Tuesday, 23 Apr 2024

Driver sick of potholes sends council £300 bill to fix his car

A man who had to pay £300 to fix his car sent the bill to his council after finding out some of the damage was probably caused by potholes.

Al Mitchell has slammed Plymouth City Council for ‘ignoring’ his pleas to fix the streets near his home, which he says are riddled with holes.

Eventually Al got so fed up, he sent them the bill for restoring his car.

A recent test showed Al’s car had significant damage to the ball joint of the suspension arms. When he bought the Nissan Qashqai last June, an MOT deemed it to be in full working order.

He told Plymouth Live: ‘I asked the manager down there for the workshop, and he said it had likely been caused by driving over potholes regularly.

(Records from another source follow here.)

run 1:
Design FAdd, start of the top module:
module FAdd(
    input rst,
    input clk,
    input  [31:0]               a,
    input  [31:0]               b,
    output reg [31:0]           c,
    output reg [2:0]           state
);
Size: ~1500 cells after synthesis, roughly 140 flip-flops, about 100 I/O pins, about 0.013 mm^2 of cells after synthesis.
Settings: LEC_CHECK=0, CAP_MARGIN=20, CORE_ASPECT_RATIO=1.03, CORE_MARGIN=2, CORE_UTILIZATION=65, CTS_CLUSTER_DIAMETER=323, GPL_ROUTABILITY_DRIVEN=1, MAX_ROUTING_LAYER=met4, MIN_ROUTING_LAYER=met1, SETUP_SLACK_MARGIN=0.19, SLEW_MARGIN=20, TNS_END_PERCENT=5; clock period 1.63 ns.
run.sh (not shown) runs the stock make flow with config.mk's settings and CLKGATE_MAP_FILE=.
Seen in the log of run 1: DPL-0038 during clock tree synthesis, after which the run never completed.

‘It’s absolutely ridiculous, we’ve been on to them for the past four years about it. We’ve filled in about five forms, rung them a number of times, and all we get is “oh the road’s fine”.

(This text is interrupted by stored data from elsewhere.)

== job 1927 ==
Design Temple, start of the top module:
module Temple #(
    parameter ADDR_WIDTH = 16,
    parameter DATA_WIDTH = 16
) (
    input                   clk,
    rst,
    output [ADDR_WIDTH-1:0] addr,
    input  [          15:0] rd_data,
    output [          15:0] wr_data,
    output                  en
);
Size in the first run: ~1500 cells after synthesis, about 560 flip-flops.
clock: 5.54 ns
lec_check: 0
cap_margin: 20
core_margin: 2
core_utilization: 43
place_density: 0.6
slew_margin: 20
run.sh (not shown) runs the stock make flow with config.mk's settings and CLKGATE_MAP_FILE=.
Every stage of the flow completed for job 1927, and the final layout passed the timing, DRC and antenna checks.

‘We sent them (the council) the MOT bill in the last complaint but we haven’t had anything back from them yet. I highlighted on the bill the repairs I’d been told were likely caused by the potholes. It all just falls on deaf ears. 

‘Over four years we’ve been on to them about it, and they’ve partially filled some in once, and then now they’re even worse.

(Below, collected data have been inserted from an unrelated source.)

Design sdram_logger, start of the top module:
module sdram_logger (
    input         clk,           
    input         rst_n,         
    input  [23:0] timestamp,     
    input  [79:0] geig_data,     
    input  [79:0] mag_data,      
    input         next_byte,     
    input  [15:0] sdram_dq_in,   
    output [15:0] sdram_dq_out,  
    output        sdram_dq_oe,   
    output [12:0] sdram_a,
    output [1:0]  sdram_ba,
    output        sdram_clk_en,
    output        sdram_cke,
    output        sdram_cs,
    output        sdram_ras,
    output        sdram_cas,
    output        sdram_we,
    output        sdram_dqml,
    output        sdram_dqmu,
    output [7:0]  byte_out       
);
wire        sdram_status;
wire [15:0] data_read;
wire        next_read, next_write, read_cmd;
wire [15:0] mc_data_out;
wire [1:0]  mc_ba_out, mc_cmd_out;
wire [8:0]  mc_col_out;
wire [12:0] mc_row_out;
wire [1:0]  ba_read, ba_write;
  ...
clock: 14.0 ns
lec_check: 0
abc_area: 1
cap_margin: 5
core_margin: 2
core_utilization: 40
cts_cluster_diameter: 289
cts_cluster_size: 13
max_routing_layer: met4
slew_margin: 20
tns_end_percent: 40
run.sh (not shown) runs the stock make flow with config.mk's settings and CLKGATE_MAP_FILE=.
Next try:
Settings changed: ABC_AREA 1 to default, CAP_MARGIN 5 to 20, CELL_PAD_IN_SITES_DETAIL_PLACEMENT from default to 2, CTS_CLUSTER_DIAMETER 289 to default, CTS_CLUSTER_SIZE 13 to default, GPL_ROUTABILITY_DRIVEN from default to 0, MAX_ROUTING_LAYER met4 to default, TNS_END_PERCENT 40 to default.
Result: The new run produced a clean layout; synthesized area is higher by about 1%; power goes up by 18%; wire length climbs by 61%; sequential share of layout area goes down by 1.5 points.
==> flow/design.v (excerpt) <==
module triangle(clk, reset, nt, xi, yi, busy, po, xo, yo);
input        clk, reset, nt;
input  [2:0] xi, yi;
output       busy, po;
output [2:0] xo, yo;
reg busy, po;
reg [4:0] state, next_state;  
reg [6:0] x_cor[0:2];         
reg [6:0] y_cor[0:2];         
reg [1:0] s0_count;           
reg s1_count;                 
reg s2_count;                 
reg s7_count;                 
reg [4:0] horiz;              
reg [3:0] out_count;          
reg signed [8:0] a[0:1];      
reg signed [8:0] b[0:1];      
reg signed [8:0] c[0:1];      
reg [3:0] ep, save_ep;        
reg signed [7:0] value;       
reg [1:0] o_idx;              
reg [2:0] xo, yo;             
reg loc;                      
reg [3:0] start;              
parameter s0=5'd0,s1=5'd1,s2=5'd2,s3=5'd3,s4=5'd4,s5=5'd5,s6=5'd6,s7=5'd7;
integer i,j;
always @(posedge clk or posedge reset)begin
    if(reset) state<=s0;
    else state<=next_state;
end
always @(*)begin
    case(state)
        s0:next_state=(s0_count==2'd3)?s1:s0;
        s1:next_state=(s1_count==1'b1)?s2:s1;
        s2:next_state=(out_count==y_cor[0]||out_count==y_cor[1]||out_count==y_cor[2])?s5:((s2_count==1'b1)?((value==8'd0)?s5:((value[7]==1'b0)?s3:s4)):s2);
        s3:next_state=(o_idx==2'd2)?s5:s2;
        s4:next_state=(o_idx==2'd1)?s5:s2;
        s5:next_state=(out_count==y_cor[0]||out_count==y_cor[2])?s6:((loc==1'b0)?((out_count==y_cor[1])?((start==x_cor[1])?s6:s5):((start==ep)?s6:s5)):((start==x_cor[0])?s6:s5));
        s6:next_state=(out_count==y_cor[2])?s7:s2;
        s7:next_state=(s7_count==1'b1)?s0:s7;
        default:next_state=s0;
    endcase
end
always @(posedge clk or posedge reset)begin
  ...
For scale: about 1300 cells after synthesis, roughly 110 flip-flops, ~10000 sq um of cells after synthesis.
export LEC_CHECK = 0
export ABC_AREA = 1
export CAP_MARGIN = 0
export CORE_ASPECT_RATIO = 1.39
export CORE_MARGIN = 3
export CORE_UTILIZATION = 72
export CTS_CLUSTER_DIAMETER = 304
export CTS_CLUSTER_SIZE = 14
export PLACE_DENSITY_LB_ADDON = 0.06
export SETUP_SLACK_MARGIN = 0.81
export SLEW_MARGIN = 40
create_clock -name core_clock -period 2.75 [get_ports {clk}]
run.sh (not shown) runs the stock make flow with config.mk's settings and CLKGATE_MAP_FILE=.
The starting point failed in global routing with DPL-0038.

‘It needs the whole stretch redoing, especially with the amount of traffic that comes down here now. It’s just constant.’ 

Plymouth City Council agrees there is damage to the area Al is talking about, Penrith Gardens, but does not believe the damage is serious enough to warrant intervention. 

It said: ‘We have recently inspected Penrith Gardens and although there is surface damage to the road there have been no pot holes identified that would require immediate repair.

‘We have an agreed safety inspection process for pot holes and anything that requires intervention is at least 40mm and at least 300mm wide.

‘In the past, the road was resurfaced using a technique called ‘overlaying’, which is placing a new surface directly on to an old surface, without replacing the core.

‘However, we are looking at alternative longer-term solutions for this type of deterioration.’ 

The state of the city’s roads is seemingly an issue for many Plymouth locals.

As the council makes its transition to a Conservative one, hundreds have flocked to social media to ask their new representatives to focus on potholes, floods and resurfacing roads. 

Al has proposed making it a rule that roads have to undergo an MOT test every year in the same way cars do.